There were just so many in Khan’s care, and there was no rhyme or reason to the way he’d arranged them. Ancient treatises on fabric weaving lay next to a tome dedicated to Empyreal lineages, and that rested in a case situated between a volume on basic cycling and another with recipes for lotus flowers. The only way to find my target was to look in each case and pray that it held what I needed. Ten minutes passed, then twenty. Time was ticking away, but I couldn’t leave.
Finally, forty-five minutes after I’d left the School, I found what I needed. The trio of orichalcum keys rested on a black velvet pillow inside a glass case. Thin, almost invisible, wires ran down the corners of the panes into the case, and from there they continued down into the circuits beneath the floor. The instant the glass broke, an alarm would summon the police. Most importantly, once Khan’s guard heard the alarm, he’d activate a very expensive security technique that would prevent any portals in or out of that basement. In the most recent article I’d read, Khan bragged that it would take less than thirty seconds for any burglars to be trapped in his vault.
The urge to grab the keys and run welled up inside me. But I held off. I’d only get one shot at this. The timing had to be absolutely perfect. So I waited.
And I waited some more.
An hour had passed since I’d jumped through the portal into Tariq’s basement. Then seventy minutes. Maybe I’d made a mistake. If my mother had outsmarted me here, everything was ruined.
The sizzling crack of a portal opening in the basement reached my ears, and a wave of relief poured over me. Finally, the bad guys had shown their faces.
“I’m over here,” I shouted, and summoned a blazing ball of jinsei that lit up half the basement as bright as day.

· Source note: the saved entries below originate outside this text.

## config.mk

```make
export PLATFORM = sky130hd
export DESIGN_NAME = udp_port_demux_table
export DESIGN_NICKNAME = d
export VERILOG_FILES = /design/src/udp_pdt_pkg.sv /design/src/udp_pdt_cell.sv /design/src/udp_pdt_resolve.sv /design/src/udp_port_demux_table.sv
export SDC_FILE = /design/constraint.sdc
export NUM_CORES = 1
export LEC_CHECK = 0
export BUFFER_PORTS_ARGS = -buffer_cell sky130_fd_sc_hd__buf_2
export CAP_MARGIN = 10
export CORE_MARGIN = 3
export CORE_UTILIZATION = 38
export CTS_BUF_LIST = sky130_fd_sc_hd__clkbuf_16
export DETAILED_ROUTE_END_ITERATION = 16
export SKIP_LAST_GASP = 1
export SYNTH_ARGS = -nofsm -noshare
export SYNTH_HDL_FRONTEND = slang
export SYNTH_SLANG_ARGS = --single-unit
export TNS_END_PERCENT = 1
```

## constraint.sdc

```tcl
create_clock -name clk -period 5.5 [get_ports clk]
set_input_delay 1.65 -clock clk [delete_from_list [all_inputs] [get_ports clk]]
set_output_delay 1.65 -clock clk [all_outputs]
set_load 0.02 [all_outputs]
```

“It’s him!” someone shouted, and a dozen figures charged across the basement toward me. They crashed into the display cases, knocked books to the floor, and set off a loud, piercing alarm. Red and white strobe lights burst to life. Their flashing illumination turned my opponents’ charge into eerie still frames.
It was time to go.
I cracked the portal return token in my left hand and drove my right elbow through the glass display case that held the keys.

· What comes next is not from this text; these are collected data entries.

===== config.mk =====
export PLATFORM = sky130hd
export DESIGN_NAME = three_wire_adc_command_master_core
export DESIGN_NICKNAME = d
export VERILOG_FILES = /design/src/sv/twadc_pkg.sv /design/src/sv/twadc_seq.sv /design/src/sv/three_wire_adc_command_master_core.sv
export VERILOG_INCLUDE_DIRS = /design/src /design/src/sv
export SDC_FILE = /design/constraint.sdc
export NUM_CORES = 1
export LEC_CHECK = 0
export BUFFER_PORTS_ARGS = -buffer_cell sky130_fd_sc_hd__buf_2
export CAP_MARGIN = 0
export CORE_MARGIN = 5
export CORE_UTILIZATION = 59
export DETAILED_ROUTE_END_ITERATION = 8
export PLACE_DENSITY = 0.85
export SYNTH_ARGS = -nofsm -noshare
export SYNTH_HDL_FRONTEND = slang
export SYNTH_SLANG_ARGS = --single-unit

===== constraint.sdc =====
create_clock -name aclk -period 7.25 [get_ports aclk]
set_input_delay 1.0875 -clock aclk [delete_from_list [all_inputs] [get_ports aclk]]
set_output_delay 1.0875 -clock aclk [all_outputs]
set_load 0.01 [all_outputs]

===== src/sv/three_wire_adc_command_master_core_macros.svh =====
// Assertion macros shared by the three-wire ADC command master RTL.
// Depends on nothing; included by the modules that carry assertions.
`ifndef THREE_WIRE_ADC_COMMAND_MASTER_CORE_MACROS_SVH
`define THREE_WIRE_ADC_COMMAND_MASTER_CORE_MACROS_SVH

// same-cycle implication, checked outside reset
`define TWADC_ASSERT_NOW(label, clk, rstn, ante, cons) \
    label: assert property (@(posedge clk) disable iff (!(rstn)) (ante) |-> (cons)) \
        else $error("twadc assertion failed");

// next-cycle implication, checked outside reset
`define TWADC_ASSERT_NEXT(label, clk, rstn, ante, cons) \
    label: assert property (@(posedge clk) disable iff (!(rstn)) (ante) |=> (cons)) \
        else $error("twadc assertion failed");

`endif


===== src/sv/twadc_pkg.sv =====
// Shared types, constants and the frame program table of the three-wire ADC master.
// Depends on nothing; used by twadc_seq and the top level.
`timescale 1ns / 1ps

package twadc_pkg;

    // receive length of a conversion or digital read
    localparam int READ_BITS = 8;
    localparam int LEN_W     = 5;
    localparam logic [LEN_W-1:0] RECV_LEN = LEN_W'(READ_BITS);

    // command bytes, opcode in the top three bits
    localparam logic [7:0] OP_CTRL   = 8'h60;
    localparam logic [7:0] OP_PWDN   = 8'h00;
    localparam logic [7:0] OP_WAKE   = 8'h40;
    localparam logic [7:0] OP_ATTR   = 8'h20;
    localparam logic [7:0] OP_CONV   = 8'h80;
    localparam logic [7:0] OP_DIG    = 8'ha0;
    localparam logic [3:0] PWDN_CTRL = 4'h0;

    // request types
    localparam logic [1:0] REQ_SETUP   = 2'd0;
    localparam logic [1:0] REQ_PWDN    = 2'd1;
    localparam logic [1:0] REQ_CONVERT = 2'd2;
    localparam logic [1:0] REQ_DIGITAL = 2'd3;

    // configuration register indexes
    localparam int CFG_IDX_W = 2;
    localparam logic [CFG_IDX_W-1:0] REG_CONTROL_NIBBLE = 2'd0;
    localparam logic [CFG_IDX_W-1:0] REG_ATTRIBUTE_MASK = 2'd1;
    localparam logic [CFG_IDX_W-1:0] REG_WAKEUP_MASK    = 2'd2;

    typedef enum logic [2:0] {
        K_END   = 3'd0,
        K_SEND  = 3'd1,
        K_PULSE = 3'd2,
        K_RECV  = 3'd3,
        K_IDLE  = 3'd4
    } seg_kind_t;

    typedef struct packed {
        seg_kind_t        kind;
        logic [LEN_W-1:0] len;
        logic [7:0]       val;
    } seg_t;

    typedef struct packed {
        logic [3:0] control_nibble;
        logic [7:0] attribute_mask;
        logic [7:0] wakeup_mask;
    } cfg_t;

    typedef struct packed {
        logic       dio_in;
        logic [2:0] channel;
        logic [1:0] req_type;
        logic       req_valid;
    } req_t;

    typedef struct packed {
        logic       req_accepted;
        logic       busy_res;
        logic [7:0] read_data;
        logic       read_valid;
        logic       dio_level;
        logic       dio_drive;
        logic       clk_pulse;
        logic       start_level;
    } res_t;

    function automatic seg_t mk_seg(seg_kind_t kind, logic [LEN_W-1:0] len, logic [7:0] val);
        seg_t s;
        s.kind = kind;
        s.len  = len;
        s.val  = val;
        return s;
    endfunction

    // frame program of each request type, one segment per index
    function automatic seg_t seg_at(logic [1:0] req, logic [5:0] idx, cfg_t cfg,
                                    logic [2:0] chan);
        seg_t s;
        s = mk_seg(K_END, 5'd1, 8'h00);
        case (req)
            REQ_SETUP: begin
                case (idx)
                    6'd0: s = mk_seg(K_SEND, 5'd3, {5'd0, OP_CTRL[7:5]});
                    6'd1: s = mk_seg(K_SEND, 5'd4, {4'd0, cfg.control_nibble});
                    6'd2: s = mk_seg(K_IDLE, 5'd1, 8'h00);
                    6'd3: s = mk_seg(K_SEND, 5'd3, {5'd0, OP_ATTR[7:5]});
                    6'd4: s = mk_seg(K_SEND, 5'd8, cfg.attribute_mask);
                    6'd5: s = mk_seg(K_IDLE, 5'd1, 8'h00);
                    6'd6: s = mk_seg(K_SEND, 5'd3, {5'd0, OP_WAKE[7:5]});
                    6'd7: s = mk_seg(K_SEND, 5'd8, cfg.wakeup_mask);
                    6'd8: s = mk_seg(K_IDLE, 5'd1, 8'h00);
                    default: s = mk_seg(K_END, 5'd1, 8'h00);
                endcase
            end
            REQ_PWDN: begin
                case (idx)
                    6'd0: s = mk_seg(K_SEND, 5'd3, {5'd0, OP_CTRL[7:5]});
                    6'd1: s = mk_seg(K_SEND, 5'd4, {4'd0, PWDN_CTRL});
                    6'd2: s = mk_seg(K_IDLE, 5'd1, 8'h00);
                    6'd3: s = mk_seg(K_SEND, 5'd3, {5'd0, OP_PWDN[7:5]});
                    6'd4: s = mk_seg(K_IDLE, 5'd1, 8'h00);
                    default: s = mk_seg(K_END, 5'd1, 8'h00);
                endcase
            end
            REQ_CONVERT: begin
                case (idx)
                    6'd0: s = mk_seg(K_SEND, 5'd3, {5'd0, OP_CONV[7:5]});
                    6'd1: s = mk_seg(K_SEND, 5'd4, {4'd0, chan, 1'b0});
                    6'd2: s = mk_seg(K_PULSE, 5'd1, 8'h00);
                    6'd3: s = mk_seg(K_RECV, RECV_LEN, 8'h00);
                    6'd4: s = mk_seg(K_IDLE, 5'd1, 8'h00);
                    default: s = mk_seg(K_END, 5'd1, 8'h00);
                endcase
            end
            REQ_DIGITAL: begin
                case (idx)
                    6'd0: s = mk_seg(K_SEND, 5'd3, {5'd0, OP_DIG[7:5]});
                    6'd1: s = mk_seg(K_RECV, RECV_LEN, 8'h00);
                    6'd2: s = mk_seg(K_IDLE, 5'd1, 8'h00);
                    default: s = mk_seg(K_END, 5'd1, 8'h00);
                endcase
            end
            default: s = mk_seg(K_END, 5'd1, 8'h00);
        endcase
        return s;
    endfunction

endpackage


===== src/sv/twadc_seq.sv =====
// Frame sequencer of the three-wire ADC master: sequence state and one-slot step logic.
// Depends on twadc_pkg and three_wire_adc_command_master_core_macros.svh.
`timescale 1ns / 1ps
`include "three_wire_adc_command_master_core_macros.svh"

module twadc_seq (
    input  logic              aclk,
    input  logic              aresetn,
    input  logic              advance,
    input  twadc_pkg::req_t   req_in,
    input  twadc_pkg::cfg_t   cfg,
    output twadc_pkg::res_t   res
);

    logic [5:0] seq_reg, seq_next;
    logic [3:0] bp_reg, bp_next;
    logic [7:0] sb_reg, sb_next;
    logic [1:0] act_reg, act_next;
    logic [2:0] chan_reg, chan_next;

    twadc_pkg::seg_t cur_seg;
    twadc_pkg::seg_t nxt_seg;

    // one bit slot: take a request when idle, then play the current segment
    always_comb begin
        logic [twadc_pkg::LEN_W-1:0] bp;
        logic [twadc_pkg::LEN_W-1:0] amt;
        seq_next  = seq_reg;
        act_next  = act_reg;
        chan_next = chan_reg;
        sb_next   = sb_reg;
        bp        = {1'b0, bp_reg};
        amt       = '0;
        cur_seg   = twadc_pkg::mk_seg(twadc_pkg::K_END, 5'd1, 8'h00);
        nxt_seg   = twadc_pkg::mk_seg(twadc_pkg::K_END, 5'd1, 8'h00);
        res       = '0;
        res.start_level = 1'b1;

        if (seq_reg == 6'd0 && req_in.req_valid) begin
            act_next         = req_in.req_type;
            chan_next        = req_in.channel;
            seq_next         = 6'd1;
            bp               = '0;
            sb_next          = 8'h00;
            res.req_accepted = 1'b1;
        end

        if (seq_next != 6'd0) begin
            res.busy_res = 1'b1;
            cur_seg = twadc_pkg::seg_at(act_next, seq_next - 6'd1, cfg, chan_next);
            if (bp >= cur_seg.len) begin
                bp = '0;
            end
            case (cur_seg.kind)
                twadc_pkg::K_SEND: begin
                    res.start_level = 1'b0;
                    res.clk_pulse   = 1'b1;
                    res.dio_drive   = 1'b1;
                    amt             = cur_seg.len - 5'd1 - bp;
                    res.dio_level   = cur_seg.val[amt[2:0]];
                end
                twadc_pkg::K_PULSE: begin
                    res.start_level = 1'b0;
                    res.clk_pulse   = 1'b1;
                    res.dio_drive   = 1'b1;
                end
                twadc_pkg::K_RECV: begin
                    res.start_level = 1'b0;
                    res.clk_pulse   = 1'b1;
                    sb_next         = {sb_next[6:0], req_in.dio_in};
                    if (bp + 5'd1 == cur_seg.len) begin
                        res.read_valid = 1'b1;
                        res.read_data  = sb_next;
                    end
                end
                default: begin
                end
            endcase
            bp = bp + 5'd1;
            // segment done: move on, drop back to idle after the last one
            if (bp >= cur_seg.len || cur_seg.kind == twadc_pkg::K_END) begin
                bp       = '0;
                seq_next = seq_next + 6'd1;
                nxt_seg  = twadc_pkg::seg_at(act_next, seq_next - 6'd1, cfg, chan_next);
                if (nxt_seg.kind == twadc_pkg::K_END) begin
                    seq_next = 6'd0;
                end
            end
        end
        bp_next = bp[3:0];
    end

    // sequence state, advanced once per accepted slot
    always_ff @(posedge aclk) begin
        if (!aresetn) begin
            seq_reg  <= '0;
            bp_reg   <= '0;
            sb_reg   <= '0;
            act_reg  <= '0;
            chan_reg <= '0;
        end else if (advance) begin
            seq_reg  <= seq_next;
            bp_reg   <= bp_next;
            sb_reg   <= sb_next;
            act_reg  <= act_next;
            chan_reg <= chan_next;
        end
    end

    // state holds between accepted slots
    `TWADC_ASSERT_NEXT(a_hold_when_stalled, aclk, aresetn, !advance,
        $stable(seq_reg) && $stable(bp_reg) && $stable(sb_reg))
    // idle slot without a request stays idle
    `TWADC_ASSERT_NEXT(a_idle_stays_idle, aclk, aresetn,
        advance && seq_reg == 6'd0 && !req_in.req_valid, seq_reg == 6'd0)
    // a taken request sits in its opcode segment afterward
    `TWADC_ASSERT_NEXT(a_request_starts, aclk, aresetn,
        advance && seq_reg == 6'd0 && req_in.req_valid, seq_reg == 6'd1 && bp_reg == 4'd1)
    // a request is only taken when the sequencer was idle
    `TWADC_ASSERT_NOW(a_accept_only_idle, aclk, aresetn,
        res.req_accepted, seq_reg == 6'd0 && res.busy_res)

endmodule


===== src/sv/three_wire_adc_command_master_core.sv =====
// Three-wire serial ADC command master: one input beat per bit slot, one result beat back.
// Each accepted beat advances the frame sequencer (twadc_seq) by one slot and the slot's
// line levels are stored in an output register; while a result is held, the next beat
// is taken in the same cycle the stored result is taken, so the block runs at one beat
// per clock as long as results are taken. Configuration writes should be made while no
// request sequence is running. Depends on twadc_pkg and twadc_seq.
`timescale 1ns / 1ps

module three_wire_adc_command_master_core (
    input  logic                                aclk,
    input  logic                                aresetn,
    // request slot input
    input  logic                                s_tvalid,
    output logic                                s_tready,
    input  logic [7:0]                          s_tdata,   // req_valid, req_type[1:0],
                                                           // channel[2:0], dio_in, 0
    // slot result output
    output logic                                m_tvalid,
    input  logic                                m_tready,
    output logic [15:0]                         m_tdata,   // start_level, clk_pulse,
                                                           // dio_drive, dio_level,
                                                           // read_valid, read_data[7:0],
                                                           // busy_res, req_accepted, 0
    // configuration write port
    input  logic                                cfg_we,
    input  logic [twadc_pkg::CFG_IDX_W-1:0]     cfg_index,
    input  logic [7:0]                          cfg_wdata
);

    twadc_pkg::cfg_t cfg_reg;
    twadc_pkg::req_t req_in;
    twadc_pkg::res_t res;
    twadc_pkg::res_t out_reg;
    logic            m_tvalid_reg, m_tvalid_next;
    logic            advance;

    // configuration registers
    always_ff @(posedge aclk) begin
        if (!aresetn) begin
            cfg_reg <= '0;
        end else if (cfg_we) begin
            case (cfg_index)
                twadc_pkg::REG_CONTROL_NIBBLE: cfg_reg.control_nibble <= cfg_wdata[3:0];
                twadc_pkg::REG_ATTRIBUTE_MASK: cfg_reg.attribute_mask <= cfg_wdata;
                twadc_pkg::REG_WAKEUP_MASK:    cfg_reg.wakeup_mask    <= cfg_wdata;
                default: begin
                end
            endcase
        end
    end

    // input beat unpacking and handshake
    assign req_in   = twadc_pkg::req_t'(s_tdata[6:0]);
    assign s_tready = !m_tvalid_reg || m_tready;
    assign advance  = s_tvalid && s_tready;

    twadc_seq u_seq (
        .aclk    (aclk),
        .aresetn (aresetn),
        .advance (advance),
        .req_in  (req_in),
        .cfg     (cfg_reg),
        .res     (res)
    );

    // output register
    always_comb begin
        if (advance) begin
            m_tvalid_next = 1'b1;
        end else if (m_tready) begin
            m_tvalid_next = 1'b0;
        end else begin
            m_tvalid_next = m_tvalid_reg;
        end
    end

    always_ff @(posedge aclk) begin
        if (!aresetn) begin
            m_tvalid_reg <= 1'b0;
        end else begin
            m_tvalid_reg <= m_tvalid_next;
        end
    end

    always_ff @(posedge aclk) begin
        if (advance) begin
            out_reg <= res;
        end
    end

    assign m_tvalid = m_tvalid_reg;
    assign m_tdata  = {1'b0, out_reg};

endmodule


**After elaboration in Yosys (flattened, before gate mapping)**

Index checks and enable logic that the tools add are counted.

- Register bits after elaboration: 59
- Input bits: 23
- Output and inout port bits: 18
- Word-level logic and storage cells: 115

- $add $sub $neg: 6
- Magnitude comparators: 3
- Eq/ne operators: 25
- Mux-type cells: 38
- Reduce and logical (&&, ||, !) cells: 26

Operator list:

| kind | count |
|---|---|
| $pmux 16 s4 | 4 |
| $pmux 16 s7 | 2 |
| $pmux 16 s5 | 2 |
| $pmux 16 s3 | 2 |
| $eq 6x3->1 const B | 8 |
| $mux 16 | 3 |
| $eq 6x2->1 const B | 4 |
| $mux 6 | 4 |
| $mux 8 | 3 |
| $logic_not 6->1 | 3 |
| $mux 9 | 2 |
| $mux 4 | 4 |
| $mux 14 | 1 |
| $eq 6x1->1 const B | 2 |
| $eq 6x4->1 const B | 2 |
| $sub 6x1->6 const B | 2 |
| $reduce_and 2->1 | 5 |
| $reduce_or 3->1 | 3 |
| $add 6x1->6 const B | 1 |
| $eq 2x2->1 const B | 3 |
| $eq 3x2->1 const B | 2 |
| $logic_not 3->1 | 2 |
| $mux 1 | 6 |
| $reduce_bool 6->1 | 1 |
| 20 further kinds | 27 |

**Depth between registers and ports, before layout**

Gate-level depths: netlist of run 1.

- Depth after elaboration: 21
- Mapped depth: 28
- Depth with buffers taken out: 26

**Modules after synthesis**

Synthesis of run 1 repeated with hierarchy kept, for this count alone.

- Cells, all modules: 457
- Area total of the unflattened synthesis: 3930.0 um2

Modules (own cells, without submodules):

| module | times used | cells each | area an instance (um2) | seq. area each (um2) |
|---|---|---|---|---|
| twadc_seq | 1 | 359 | 2651.3 | 440.4 |
| three_wire_adc_command_master_core | 1 | 98 | 1278.7 | 870.8 |

**Least setup slack after synthesis of run 1**

No wires, ideal clock.

- Kind: input-to-reg
- From: in s_tdata[0]
- To: reg u_seq.seq_reg[3]
- Library setup time: 75 ps
- Arrival: 6146 ps
- Data required time: 7175 ps
- Path slack: 1029 ps
- Cell stages on the path: 23
- Buffers on the path: 2
- Cell sequence: nor3b_1 > nand2_1 > nand2b_1 > inv_1 > ha_1 > xor2_1 > clkbuf_1 > nor2_1 > o21a_1 > a31oi_1 > ha_1 > nor2b_1 > maj3_4 > o21ai_0 > or2_2 > ha_1 > and2_1 > maj3_1 > or2_1 > o2111a_1 > buf_6 > or3b_1 > o22ai_1

- Cells in the longest elaborated chain, start to end: 16
- Elaborated cells between the ends (all ways): 58
- Classes of those cells: add/sub (4); order compare (2); eq/ne (19); mux (21); reduce/logical (12)

RTL lines:

| what | RTL line | text |
|---|---|---|
| from (decl) | three_wire_adc_command_master_core.sv:15 | `input logic [7:0] s_tdata,` |
| $logic_and 1x1->1 * | twadc_seq.sv:39 | `if (seq_reg == 6'd0 && req_in.req_valid) begin` |
| $mux 6 | twadc_seq.sv:39 |  |
| $sub 6x1->6 | twadc_seq.sv:50 | `cur_seg = twadc_pkg::seg_at(act_next, seq_next - 6'd1, cfg, chan_next);` |
| $eq 6x3->1 (tied with other cells) | twadc_pkg.sv:86 | `case (idx)` |
| $reduce_or 3->1 (no source line) / $reduce_or 2->1 (equally long branches) | -- |  |
| $pmux 16 s7 / $pmux 16 s4 (equally long branches) | twadc_pkg.sv:86, twadc_pkg.sv:100 |  |
| $pmux 16 s4 | twadc_pkg.sv:84 | `case (req)` |
| $mux 16 | twadc_seq.sv:48 | `if (seq_next != 6'd0) begin` |
| $ge 4x5->1 | twadc_seq.sv:51 | `if (bp >= cur_seg.len) begin` |
| $mux 4 | twadc_seq.sv:51 |  |
| $mux 5 | twadc_seq.sv:48 |  |
| $add 5x1->5 | twadc_seq.sv:79 | `bp = bp + 5'd1;` |
| $ge 5x5->1 | twadc_seq.sv:81 | `if (bp >= cur_seg.len \|\| cur_seg.kind == twadc_pkg::K_END) begin` |
| $logic_or 1x1->1 | twadc_seq.sv:81 |  |
| $mux 6 | twadc_seq.sv:81 |  |
| $mux 6 * | twadc_seq.sv:48 |  |
| to (signal assigned) | twadc_seq.sv:102 | `seq_reg <= seq_next;` |
| to (decl) | twadc_seq.sv:15 | `logic [5:0] seq_reg, seq_next;` |

Every way passes the cells marked *; elsewhere a longest branch is shown, timed or not. The select of a mux whose other input is x is not followed.
A chain may end at the register's enable or synchronous reset.

**Worst setup path after layout of run 1**

- From: in s_tdata[0]
- To: reg u_seq.seq_reg[1]

Same word-level chain as after synthesis.

==> results of run 1 <==
-- worst max-delay path: cells and delay by family --
kind	cells	cell delay (ns)
XOR/XNOR	1	0.22
adder cells (fa/ha/maj)	5	1.58
AO/OA/AOI/OAI	5	0.91
buffers and inverters	3	0.39
AND/OR/NAND/NOR	11	2.46
-- layout by cell type (no fill, tap or decap), drive strengths merged, types with 12 or more instances in the layout --
| cell type | count |
|---|---|
| buf | 48 |
| dfxtp | 43 |
| nand2 | 37 |
| nor2b | 30 |
| mux2i | 25 |
| nor2 | 23 |
| o21ai | 22 |
| a21oi | 15 |
| edfxtp | 15 |
| ha | 12 |
-- layer usage --
layer | wire length, um | global-route usage [%] | share of wire [%] | vias to the layer above
met1 | 3760 | 30.4 | 42 | 1513
met5 | 0 | 0 | 0 | -
met3 | 705 | 5.17 | 7.9 | 18
li1 | - | - | - | 1540
met2 | 4290 | 38.8 | 48 | 146
met4 | 148 | 8.93 | 1.7 | 0
-- logic make-up after synthesis --
logic type / Yosys count
xor+xnor: 12
buf+inv: 39
other cells: 1
simple gates: 156
compound gates: 97
fa+ha+maj: 14
mux: 26
flops: 58
-- cell type report --
class | instances | area (um^2) | share of cell area, %
Inverter | 10 | 37.5 | 0.935
Multi-Input combinational cell | 306 | 2100 | 52.3
Tap cell | 75 | 93.8 | 2.34
Timing Repair Buffer | 48 | 265 | 6.60
Sequential cell | 58 | 1310 | 32.6
Clock buffer | 10 | 128 | 3.18
Clock inverter | 6 | 81.3 | 2.02
-- where the power goes --
group	leakage (nW)	total, mW	switching, mW	internal [mW]
clock	0.104	0.324	0.133	0.191
combinational	1.07	0.359	0.225	0.134
sequential	0.497	0.364	0.0146	0.349
-- worst max path at each step --
stage / to / cells past startpoint
final: u_seq.seq_reg[1] / 25
after detailed placement: u_seq.seq_reg[1] / 25
after floorplan: u_seq.seq_reg[3] / 23
after global routing: u_seq.seq_reg[1] / 25
after global placement: u_seq.seq_reg[1] / 25
after CTS: u_seq.seq_reg[1] / 25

My enemies raised their weapons and sent a storm of bullets tearing across the basement. I trusted to instinct and ducked beneath the deadly hail of projectiles and rushed toward the portal that opened beside me.
“Close it!” I shouted to the intern. He bobbed his head and slapped his hand down on the control panel. The portal snapped shut behind me, instantly silencing the alarm I’d triggered.
“Are you in trouble?” he asked me.
“Always,” I said. “But not as much as the people trapped in that basement.”
It was hard to stop grinning. My mother had clearly invested a lot of her forces into coming after me. With any luck, they’d been trapped in that basement by Khan’s security system. In the meantime, my friends and I had a clear shot at our goal with no heretics on our tail.
“I’ve held the other portal stable. You’re good to go, Mr. Warin,” the intern said. “Abi said you’re a hero. I’m proud to help you.”
Hero. That was not how I thought of myself. If I could roll back time and get a do-over on my entire life, be born to parents who didn’t treat me like an occult experiment, I’d do it in a heartbeat. There was a rush to saving the world, I wouldn’t deny that. But it was also terrifying, frustrating, and way more work than I ever felt like doing.
“Thanks,” I said as I strung the keys I’d stolen on the chain around my neck. They weighed surprisingly little, and were warm against my skin. It was comforting to think that we almost had everything we needed to head for the Umbral Forge. “That means a lot.”
I raced into the frigid teeth of the Siberian wilderness, pulled my goggles down over my eyes, and followed my friends’ footsteps into the darkness.
The Tomb
IT WAS HARD TO DESCRIBE the cold that gripped me when I emerged from the portal. The frigid temperature had a physical presence, like a hungry creature that lurked just out of sight. Every breath burned, each gust of wind chapped my lips raw, even through the scarf I’d pulled up over my mouth. Icicles weighed down my lashes and returned seconds after I brushed them away with the back of a glove.
I followed the trail that marked my friends’ passing, pushing sacred energy into my channels to keep myself moving. If I stopped, even for a minute, my disciple-level core wouldn’t be enough to save me from the monstrous cold that wanted to drain every bit of warmth from my flesh.
Lake Baikal was off to my left, a gleaming expanse of whitewater waves dotted with floes of ice. It was more of a sea than a lake, its distant shore lost in layers of fog so thick they looked like walls of gray stone.
I focused my thoughts on the stark beauty of the wilderness and the people who’d lived here so long ago. They’d survived without fancy snow gear or electricity. Their lives had been hard-won races from one survival crisis to another. Those were dark times, indeed.
In some ways, though, I envied those who’d come before. There was no time for politics when your biggest concern was whether you’d find a caribou or a mammoth to feed yourselves. When everyone had to pull together to live, they couldn’t afford to stab each other in the back.
There was something pure about that way of life. I wondered if I would’ve survived in those long-gone days.